His words have not fallen on deaf ears.

Patricia Champion, 63, a lifelong Detroiter, a grandmother and retired teacher, decided to get her concealed-pistol licence two years ago after her son said he was increasingly worried for her safety. Champion, a resident of northwest Detroit, mostly keeps her gun, a Glock 19 that cost US$600, in her house.

Champion's fears of facing a threat in her home are not ill-founded. Besides having the worst homicide rate among large American cities, Detroit experienced 12,935 burglaries last year. With around 250,000 households, that means Detroiters have roughly a one in 20 chance of being burgled.

Wayne County, which includes Detroit and its suburbs, had issued 83,950 concealed-pistol permits at the end of July, meaning one permit for every 21 households.

The city, officially bankrupt, has 2,300 police officers but still not enough. Many residents feel they have to rely on themselves for their security.

For Rick Ector, a firearms instructor, it is simple: "You are your own first line of defence."

But that is not without conflict. This week, police chased and shot two men after allegedly seeing them illegally purchasing a gun, adding another layer of tension to a city already tense about guns and crime.

"There's a lot of stuff going on around here. We watch the news, and every day it's something," says Tanisha Moner, 37, a former hospital administrator.

When Moner was 17, she was raped and robbed at gunpoint. Four years later, Moner was attending Wayne State University in the city and working as a manager at a Burger King on the side. One morning, while she was counting money in her Burger King office, she was again robbed at gunpoint and left in the restaurant's freezer.

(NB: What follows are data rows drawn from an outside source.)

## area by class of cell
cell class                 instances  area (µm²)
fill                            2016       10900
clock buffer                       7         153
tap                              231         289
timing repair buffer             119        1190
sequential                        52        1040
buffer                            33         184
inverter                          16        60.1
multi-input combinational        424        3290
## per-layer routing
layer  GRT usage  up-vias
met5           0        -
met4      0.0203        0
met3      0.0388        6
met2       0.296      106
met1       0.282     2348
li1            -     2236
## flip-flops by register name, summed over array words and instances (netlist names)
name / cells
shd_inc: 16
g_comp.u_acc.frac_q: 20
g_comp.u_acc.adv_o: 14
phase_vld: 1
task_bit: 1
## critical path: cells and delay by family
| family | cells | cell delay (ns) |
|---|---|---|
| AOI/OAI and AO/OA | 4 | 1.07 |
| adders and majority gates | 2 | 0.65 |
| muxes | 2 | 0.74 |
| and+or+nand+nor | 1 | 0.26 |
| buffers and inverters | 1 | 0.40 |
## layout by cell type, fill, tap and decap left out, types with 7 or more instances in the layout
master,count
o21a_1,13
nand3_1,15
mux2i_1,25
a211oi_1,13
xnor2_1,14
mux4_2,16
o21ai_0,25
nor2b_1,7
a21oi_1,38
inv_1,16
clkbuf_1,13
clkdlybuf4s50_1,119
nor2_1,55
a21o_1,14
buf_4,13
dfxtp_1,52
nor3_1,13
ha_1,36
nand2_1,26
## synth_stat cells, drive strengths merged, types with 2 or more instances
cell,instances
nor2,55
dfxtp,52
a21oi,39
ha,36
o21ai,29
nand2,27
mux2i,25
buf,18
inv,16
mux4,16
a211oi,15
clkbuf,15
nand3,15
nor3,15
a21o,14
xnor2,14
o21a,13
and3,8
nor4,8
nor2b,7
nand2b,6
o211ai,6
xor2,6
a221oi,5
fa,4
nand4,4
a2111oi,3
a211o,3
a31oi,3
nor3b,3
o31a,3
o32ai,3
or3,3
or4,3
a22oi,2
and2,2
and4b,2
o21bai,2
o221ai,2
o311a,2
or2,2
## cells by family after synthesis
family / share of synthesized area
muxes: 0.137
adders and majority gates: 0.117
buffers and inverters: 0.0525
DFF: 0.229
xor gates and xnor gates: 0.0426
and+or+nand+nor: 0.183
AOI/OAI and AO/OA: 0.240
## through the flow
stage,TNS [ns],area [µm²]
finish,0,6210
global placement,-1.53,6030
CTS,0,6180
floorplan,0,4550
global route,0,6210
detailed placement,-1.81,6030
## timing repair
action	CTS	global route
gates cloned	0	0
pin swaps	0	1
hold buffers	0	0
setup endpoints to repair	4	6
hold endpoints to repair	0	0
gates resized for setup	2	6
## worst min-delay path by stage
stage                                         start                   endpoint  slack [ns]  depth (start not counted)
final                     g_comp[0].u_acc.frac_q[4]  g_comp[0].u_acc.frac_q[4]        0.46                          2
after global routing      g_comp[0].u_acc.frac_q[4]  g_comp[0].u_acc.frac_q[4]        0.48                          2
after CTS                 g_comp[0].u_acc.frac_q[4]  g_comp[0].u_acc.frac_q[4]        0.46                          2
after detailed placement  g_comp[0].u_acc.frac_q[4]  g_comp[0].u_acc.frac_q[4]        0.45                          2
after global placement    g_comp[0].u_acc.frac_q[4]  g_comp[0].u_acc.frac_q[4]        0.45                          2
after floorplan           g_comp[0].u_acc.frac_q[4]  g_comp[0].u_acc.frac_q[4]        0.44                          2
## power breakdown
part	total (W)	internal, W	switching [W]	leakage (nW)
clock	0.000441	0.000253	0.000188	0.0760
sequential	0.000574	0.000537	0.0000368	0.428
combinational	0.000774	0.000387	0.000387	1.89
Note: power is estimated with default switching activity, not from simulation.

"Finally, two years ago I said, I'm either going to let my fear overcome me, or I am going to beat my fear. So I got my [concealed-pistol licence] in the event that something else should ever happen."

And if, as in the case of Patricia Champion, Detroit residents plan on resisting criminals, theoretically the law is on their side.

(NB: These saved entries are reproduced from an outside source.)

==> src/rtl/gshut_pkg.sv <==
package gshut_pkg;
    typedef enum logic [2:0] {
        PH_IDLE  = 3'd0,
        PH_RESET = 3'd1,
        PH_INTEG = 3'd2,
        PH_STOP  = 3'd3,
        PH_READY = 3'd4
    } phase_e;
endpackage

==> src/rtl/gshut_tick_gen.sv <==
module gshut_tick_gen #(
    parameter int GRAN_W = 2
) (
    input  logic              clk,
    input  logic              rst_n,
    input  logic [GRAN_W-1:0] gran_i,
    output logic              tick_o
);
    localparam int DIV_W = (1 << GRAN_W) - 1;

    logic [DIV_W-1:0] cnt_q;
    logic [DIV_W-1:0] lim;

    // thermometer limit: 2^gran - 1
    always_comb begin
        lim = '0;
        for (int i = 0; i < DIV_W; i++) begin
            lim[i] = (i < int'(gran_i));
        end
    end

    assign tick_o = (cnt_q >= lim);

    always_ff @(posedge clk) begin
        if (!rst_n) begin
            cnt_q <= '0;
        end else if (tick_o) begin
            cnt_q <= '0;
        end else begin
            cnt_q <= cnt_q + DIV_W'(1);
        end
    end

    // undivided setting ticks every cycle
    a_r2_full_rate: assert property (@(posedge clk) disable iff (!rst_n)
        (gran_i == '0) |-> tick_o);

    // a divided tick never repeats on the next cycle at a fixed setting
    a_r2_single_cycle: assert property (@(posedge clk) disable iff (!rst_n)
        (tick_o && gran_i != '0) |=> (!tick_o || gran_i != $past(gran_i)));
endmodule

==> src/rtl/gshut_phase_fsm.sv <==
module gshut_phase_fsm
    import gshut_pkg::*;
#(
    parameter int RST_TICKS  = 4,
    parameter int STOP_TICKS = 2
) (
    input  logic   clk,
    input  logic   rst_n,
    input  logic   tick_i,
    input  logic   start_i,
    input  logic   stop_i,
    output phase_e phase_o,
    output logic   enter_o,
    output logic   run_o
);
    localparam int MAXT      = (RST_TICKS > STOP_TICKS) ? RST_TICKS : STOP_TICKS;
    localparam int SUB_W     = $clog2(MAXT + 1);
    localparam int RST_LAST  = RST_TICKS - 1;
    localparam int STOP_LAST = STOP_TICKS - 1;

    phase_e           ph_q, ph_d;
    logic [SUB_W-1:0] sub_q, sub_d;
    logic             sarm_q, sarm_d;
    logic             parm_q, parm_d;
    logic             adv;

    assign adv = tick_i && !start_i && !stop_i;

    // next state
    always_comb begin
        ph_d   = ph_q;
        sub_d  = sub_q;
        sarm_d = sarm_q || (start_i && ph_q == PH_IDLE);
        parm_d = parm_q || (stop_i && (ph_q == PH_RESET || ph_q == PH_INTEG));
        if (adv) begin
            unique case (ph_q)
                PH_IDLE: begin
                    if (sarm_q) begin
                        ph_d   = PH_RESET;
                        sub_d  = '0;
                        sarm_d = 1'b0;
                    end
                end
                PH_RESET: begin
                    if (sub_q == SUB_W'(RST_LAST)) begin
                        sub_d = '0;
                        if (parm_q) begin
                            ph_d   = PH_STOP;
                            parm_d = 1'b0;
                        end else begin
                            ph_d = PH_INTEG;
                        end
                    end else begin
                        sub_d = sub_q + SUB_W'(1);
                    end
                end
                PH_INTEG: begin
                    if (parm_q) begin
                        ph_d   = PH_STOP;
                        sub_d  = '0;
                        parm_d = 1'b0;
                    end
                end
                PH_STOP: begin
                    if (sub_q == SUB_W'(STOP_LAST)) begin
                        ph_d  = PH_READY;
                        sub_d = '0;
                    end else begin
                        sub_d = sub_q + SUB_W'(1);
                    end
                end
                PH_READY: begin
                    ph_d = PH_IDLE;
                end
                default: begin
                    ph_d = PH_IDLE;
                end
            endcase
        end
    end

    // state register
    always_ff @(posedge clk) begin
        if (!rst_n) begin
            ph_q   <= PH_IDLE;
            sub_q  <= '0;
            sarm_q <= 1'b0;
            parm_q <= 1'b0;
        end else begin
            ph_q   <= ph_d;
            sub_q  <= sub_d;
            sarm_q <= sarm_d;
            parm_q <= parm_d;
        end
    end

    // outputs
    always_comb begin
        phase_o = ph_q;
        enter_o = adv && ph_q == PH_IDLE && sarm_q;
        run_o   = adv && (ph_q == PH_RESET || ph_q == PH_INTEG);
    end

    // a held strobe freezes the sequencer
    a_r3_freeze: assert property (@(posedge clk) disable iff (!rst_n)
        (start_i || stop_i) |=> (ph_q == $past(ph_q) && sub_q == $past(sub_q)));

    // reset only leaves toward integrate or stop
    a_r9_reset_exit: assert property (@(posedge clk) disable iff (!rst_n)
        (ph_q == PH_RESET) |=> (ph_q inside {PH_RESET, PH_INTEG, PH_STOP}));

    // a start during integrate never re-enters reset
    a_r10_no_restart: assert property (@(posedge clk) disable iff (!rst_n)
        (ph_q == PH_INTEG) |=> (ph_q inside {PH_INTEG, PH_STOP}));

    // readable only returns to idle
    a_r8_ready_exit: assert property (@(posedge clk) disable iff (!rst_n)
        (ph_q == PH_READY) |=> (ph_q inside {PH_READY, PH_IDLE}));
endmodule

==> src/rtl/gshut_int_counter.sv <==
module gshut_int_counter #(
    parameter int CNT_W = 16
) (
    input  logic             clk,
    input  logic             rst_n,
    input  logic             tick_i,
    input  logic             enter_i,
    input  logic             run_i,
    input  logic [CNT_W-1:0] limit_i,
    output logic             timeout_o
);
    logic [CNT_W-1:0] cnt_q;
    logic [CNT_W-1:0] nxt;
    logic             bump;
    logic             hit;
    logic             to_q;

    assign bump = run_i && !(&cnt_q);
    assign nxt  = enter_i ? CNT_W'(1) : cnt_q + CNT_W'(1);
    assign hit  = (enter_i || bump) && (nxt == limit_i) && (limit_i != '0);

    always_ff @(posedge clk) begin
        if (!rst_n) begin
            cnt_q <= '0;
            to_q  <= 1'b0;
        end else begin
            if (enter_i || bump) begin
                cnt_q <= nxt;
            end
            if (hit) begin
                to_q <= 1'b1;
            end else if (tick_i) begin
                to_q <= 1'b0;
            end
        end
    end

    assign timeout_o = to_q;

    // the pulse ends at the next granulated tick
    a_r7_timeout_one: assert property (@(posedge clk) disable iff (!rst_n)
        (to_q && tick_i) |=> !to_q);

    // a zero exposure value never raises a timeout
    a_r6_zero_silent: assert property (@(posedge clk) disable iff (!rst_n)
        (!to_q && limit_i == '0) |=> !to_q);

    // the count never moves backward while running
    a_r6_monotonic: assert property (@(posedge clk) disable iff (!rst_n)
        (run_i && !enter_i) |=> (cnt_q >= $past(cnt_q)));
endmodule

==> src/rtl/gshut_sequencer.sv <==
module gshut_sequencer
    import gshut_pkg::*;
#(
    parameter int GRAN_W     = 2,
    parameter int CNT_W      = 16,
    parameter int RST_TICKS  = 4,
    parameter int STOP_TICKS = 2
) (
    input  logic              clk,
    input  logic              rst_n,
    input  logic              start_i,
    input  logic              stop_i,
    input  logic [GRAN_W-1:0] gran_i,
    input  logic [CNT_W-1:0]  int_time_i,
    output logic [2:0]        phase_o,
    output logic              timeout_o,
    output logic              tick_o
);
    logic   tick;
    logic   enter;
    logic   run;
    phase_e phase;

    gshut_tick_gen #(.GRAN_W(GRAN_W)) u_tick (
        .clk    (clk),
        .rst_n  (rst_n),
        .gran_i (gran_i),
        .tick_o (tick)
    );

    gshut_phase_fsm #(.RST_TICKS(RST_TICKS), .STOP_TICKS(STOP_TICKS)) u_fsm (
        .clk     (clk),
        .rst_n   (rst_n),
        .tick_i  (tick),
        .start_i (start_i),
        .stop_i  (stop_i),
        .phase_o (phase),
        .enter_o (enter),
        .run_o   (run)
    );

    gshut_int_counter #(.CNT_W(CNT_W)) u_cnt (
        .clk       (clk),
        .rst_n     (rst_n),
        .tick_i    (tick),
        .enter_i   (enter),
        .run_i     (run),
        .limit_i   (int_time_i),
        .timeout_o (timeout_o)
    );

    assign phase_o = phase;
    assign tick_o  = tick;

    // reset is only entered from idle
    a_r4_entry: assert property (@(posedge clk) disable iff (!rst_n)
        (phase != PH_IDLE && phase != PH_RESET) |=> (phase != PH_RESET));
endmodule

==> config.mk <==
export PLATFORM = sky130hd
export DESIGN_NAME = gshut_sequencer
export DESIGN_NICKNAME = d
export VERILOG_FILES = /design/src/rtl/gshut_pkg.sv /design/src/rtl/gshut_tick_gen.sv /design/src/rtl/gshut_phase_fsm.sv /design/src/rtl/gshut_int_counter.sv /design/src/rtl/gshut_sequencer.sv
export SDC_FILE = /design/constraint.sdc
export NUM_CORES = 1
export LEC_CHECK = 0
export CAP_MARGIN = 40
export CORE_ASPECT_RATIO = 1.4
export CORE_MARGIN = 3
export CORE_UTILIZATION = 58
export DETAILED_ROUTE_END_ITERATION = 16
export DONT_BUFFER_PORTS = 1
export GPL_TIMING_DRIVEN = 0
export PLACE_DENSITY = 0.8
export SLEW_MARGIN = 10
export SYNTH_ARGS = -nofsm -noshare
export SYNTH_HDL_FRONTEND = slang
export SYNTH_SLANG_ARGS = --single-unit
export TNS_END_PERCENT = 5
==> constraint.sdc <==
create_clock -name clk -period 7.1 [get_ports clk]
set_input_delay 0.355 -clock clk [delete_from_list [all_inputs] [get_ports clk]]
set_output_delay 0.355 -clock clk [all_outputs]
set_load 0.1 [all_outputs]
==> impl_metrics.yaml <==
timing:
  maxSlewHeadroom: 0.579
  slew_violations: 0
  period_needed_ns: 2.99
  layout_setup_ws_ns: 4.11
  max_freq_ghz: 0.334
  setup_tns_ns: 0
  skew_ns: 0.00411
  setup_violations: 0
  tightest_slew_ns: 0.626
  finalHoldViolations: 0
  fin_crit_sh: 0.421
  rsz0062_at_grt: "false"
yosys:
  yosys.area.top_type: "dfxtp_1"
  syn_nets: 282
  ys_top_cells_by_area: "dfxtp_1 28%, xnor2_1 9.9%, nor2_1 5.7%"
  async_reset_ff_frac: 0
  yosys_most_used_dff: "dfxtp_1"
  yosys-top-cells-count: "31 x nor2_1, 28 x dfxtp_1, 23 x xnor2_1"
  yosysMostFrequentCell: "nor2_1"
  ys_seq_area_frac: 0.277
  synth_top_area_share: 0.277
  synth_cell_types: 60
  syn_area_per_cell_um2: 8.07
  netlist_instances: 251
  syn_area_um2: 2030
  ys_ff_latch: 28
  ys_warn_count: 0
  synth-edff-count: 0
global_routing:
  grt_pass1_wl_um: 7970
  globalRoute.totalOverflow: 0
  grt_pass1_vias: 1792
  antenna_found_initial: 0
  grt.total_usage: 0.229
  grt_max_degree: 16
cells_and_area:
  fillCellCount: 270
  area_growth_pct: 9.45
  diodes: 0
  regArea_um2: 561
  nets: 292
  stdcell_area_um2: 2220
  drive_gt1_frac: 0.104
  multi_input_area_um2: 1350
placed_design:
  postPlaceCellArea_um2: 2160
  preCtsSetupSlack_ns: 4.10
  port_buffers: 0
  place_congestion: 0.880
  hpwlAfterDp_um: 3680
clocking:
  cts_max_level: 1
  tritoncts: "done"
  cts_buffers: 3
  root_buffer: "clkbuf_8"
  clockBufferDepth: 2
  clkSlewWorstSetupHoldPaths_ns: 0.09
  cts_resized: 0
  clk-insertion-delay-late_ns: 0.28
  hold_buffers: 0
  clkSinkCount: 28
  post_cts_buffers: 0
power:
  power_leakage_uw: 0.000759
  sw_frac_of_total: 0.302
  power_density_nw_per_um2: 158
  p_total_uw: 350
  power_switching_uw: 106
  intPower_uw: 244
  share_comb_of_total_power: 0.242
  seq_power_share: 0.475
  max-vdd-ir-drop_v: 0.000161
  clockPowerShare: 0.282
drt:
  drc: 0
  totalWireLength_um: 4630
  wl_per_cell_um: 15.5
  via_count: 1773
  vias_per_cell: 5.93
  drt-initial-drc-count: 120
  drtAntennaViolNets: 0
  firstDrtPassIters: 4
status:
  outcome: "finished clean"
floorplanning:
  die-area_um2: 4250
  ios: 27
  num_rows: 24
  start_util: 0.625
  core_area_um2: 3240
  fp.dieW_um: 55.9
  die_h_um: 75.9
min_path:
  holdCritPathClass: "in -> reg"
worst_setup_path:
  crit_type: "reg -> reg"
  end_kind: "flip-flop"
  cp_max_fo: 10
  startpoint_type: "flip-flop"
  critPathRequiredTime_ns: 7.26
  cp.arrival_ns: 3.15
run:
  max_cap_violations: 0
[final timing paths]
| check | start | endpoint | slack [ns] | cells after the start |
|---|---|---|---|---|
| min | start_i | u_fsm.sarm_q | 0.22 | 2 |
| max | u_cnt.cnt_q[0] | u_cnt.cnt_q[9] | 4.11 | 10 |
| max reg2reg | u_cnt.cnt_q[0] | u_cnt.cnt_q[9] | 4.11 | 10 |
| min reg2reg | u_tick.cnt_q[0] | u_tick.cnt_q[0] | 0.45 | 1 |
[power by group through the flow]
stage | clock network [µW] | registers (µW) | logic, µW
after floorplan | 0 | 171 | 55.4
after global placement | 0 | 172 | 63.0
after detailed placement | 0 | 170 | 84.9
after CTS | 101 | 167 | 85.2
after global routing | 107 | 167 | 92.5
final | 98.9 | 166 | 84.8
[final cells by class]
| cell class | count | area share |
|---|---|---|
| flip-flops and latches | 28 | 0.253 |
| clock buffers | 4 | 0.0248 |
| well taps | 39 | 0.0220 |
| inverters | 13 | 0.0220 |
| multi-input cells | 198 | 0.608 |
| plain buffers | 12 | 0.0305 |
| repair buffers | 5 | 0.0395 |
[routing by layer]
layer  global-route usage  share of wire  up-vias  wire (µm)
li1                     -              -      902          -
met1                0.255           0.39      794       1780
met2                0.400           0.50       62       2320
met3               0.0680          0.088       15        407
met4               0.0950          0.027        0        123
met5                    0              0        -          0
[stage by stage]
| stage | util | hold WS [ns] | cells |
|---|---|---|---|
| detailed placement | 0.667 | 0.434 | 295 |
| CTS | 0.684 | 0.219 | 299 |
| global placement | 0.640 | 0.434 | 290 |
| finish | 0.684 | 0.220 | 299 |
| global route | 0.684 | 0.223 | 299 |
| floorplan | - | 0.417 | 251 |
[registers in the layout, summed over array words and instances (netlist names)]
name and count:
u_cnt.cnt_q 16, u_fsm.phase_o 3, u_fsm.sub_q 3, u_tick.cnt_q 3
u_cnt.timeout_o 1, u_fsm.parm_q 1, u_fsm.sarm_q 1
[placed cells by master (no fill, tap or decap), types with 2 or more instances in the layout]
master / instances
nand2b_1: 6
a31oi_1: 2
nor3b_1: 2
and3_1: 3
a21boi_0: 4
or3_1: 3
buf_8: 4
or4_1: 3
clkbuf_8: 4
a21oi_1: 10
nor3_1: 12
a211o_1: 2
nand4_1: 5
nand3_1: 6
clkbuf_1: 6
o211ai_1: 2
buf_6: 2
nor2b_1: 8
inv_1: 12
nor4_1: 3
nor2_1: 31
xnor2_1: 23
a221oi_1: 2
ha_1: 9
nand2_1: 18
o21a_1: 2
o2bb2ai_1: 2
xor2_1: 4
dfxtp_1: 28
buf_2: 2
mux2i_1: 6
or2_2: 3
[cell families after synthesis]
group,after synthesis,synth area share
AO/OA/AOI/OAI,42,0.154
multiplexers,7,0.0352
adder cells (fa/ha/maj),9,0.0556
AND/OR/NAND/NOR,112,0.296
flip-flops,28,0.277
XOR/XNOR,28,0.125
buffers and inverters,25,0.0574
[critical path, stage by stage, from the launching register on]
cell      delay (ns)
dfxtp_1         0.51
ha_1            0.29
nand4_1         0.21
nor3_1          0.59
and3_1          0.28
or2_2           0.11
clkbuf_1        0.28
buf_2           0.30
nor3_1          0.10
xnor2_1         0.16
nor2_1          0.05
Note: power is estimated with default switching activity, not from simulation.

Michigan passed a self-defence bill in 2006, referred to nationally as a "stand-your-ground law". It removes an individual's duty, when acting in self-defence, to retreat.

Instead, it allows individuals who have an "honest and reasonable belief" that they are in imminent fear for their life, serious bodily harm or sexual assault to use deadly force.

Last November, Renisha McBride, an unarmed black teenager from Detroit, was shot dead by white Theodore Wafer on the porch of his home as she was apparently seeking help after being in a car accident in the early hours of the morning.

Wafer's lawyer quoted Craig encouraging Detroiters to bear arms. It didn't work and Wafer was convicted of murder.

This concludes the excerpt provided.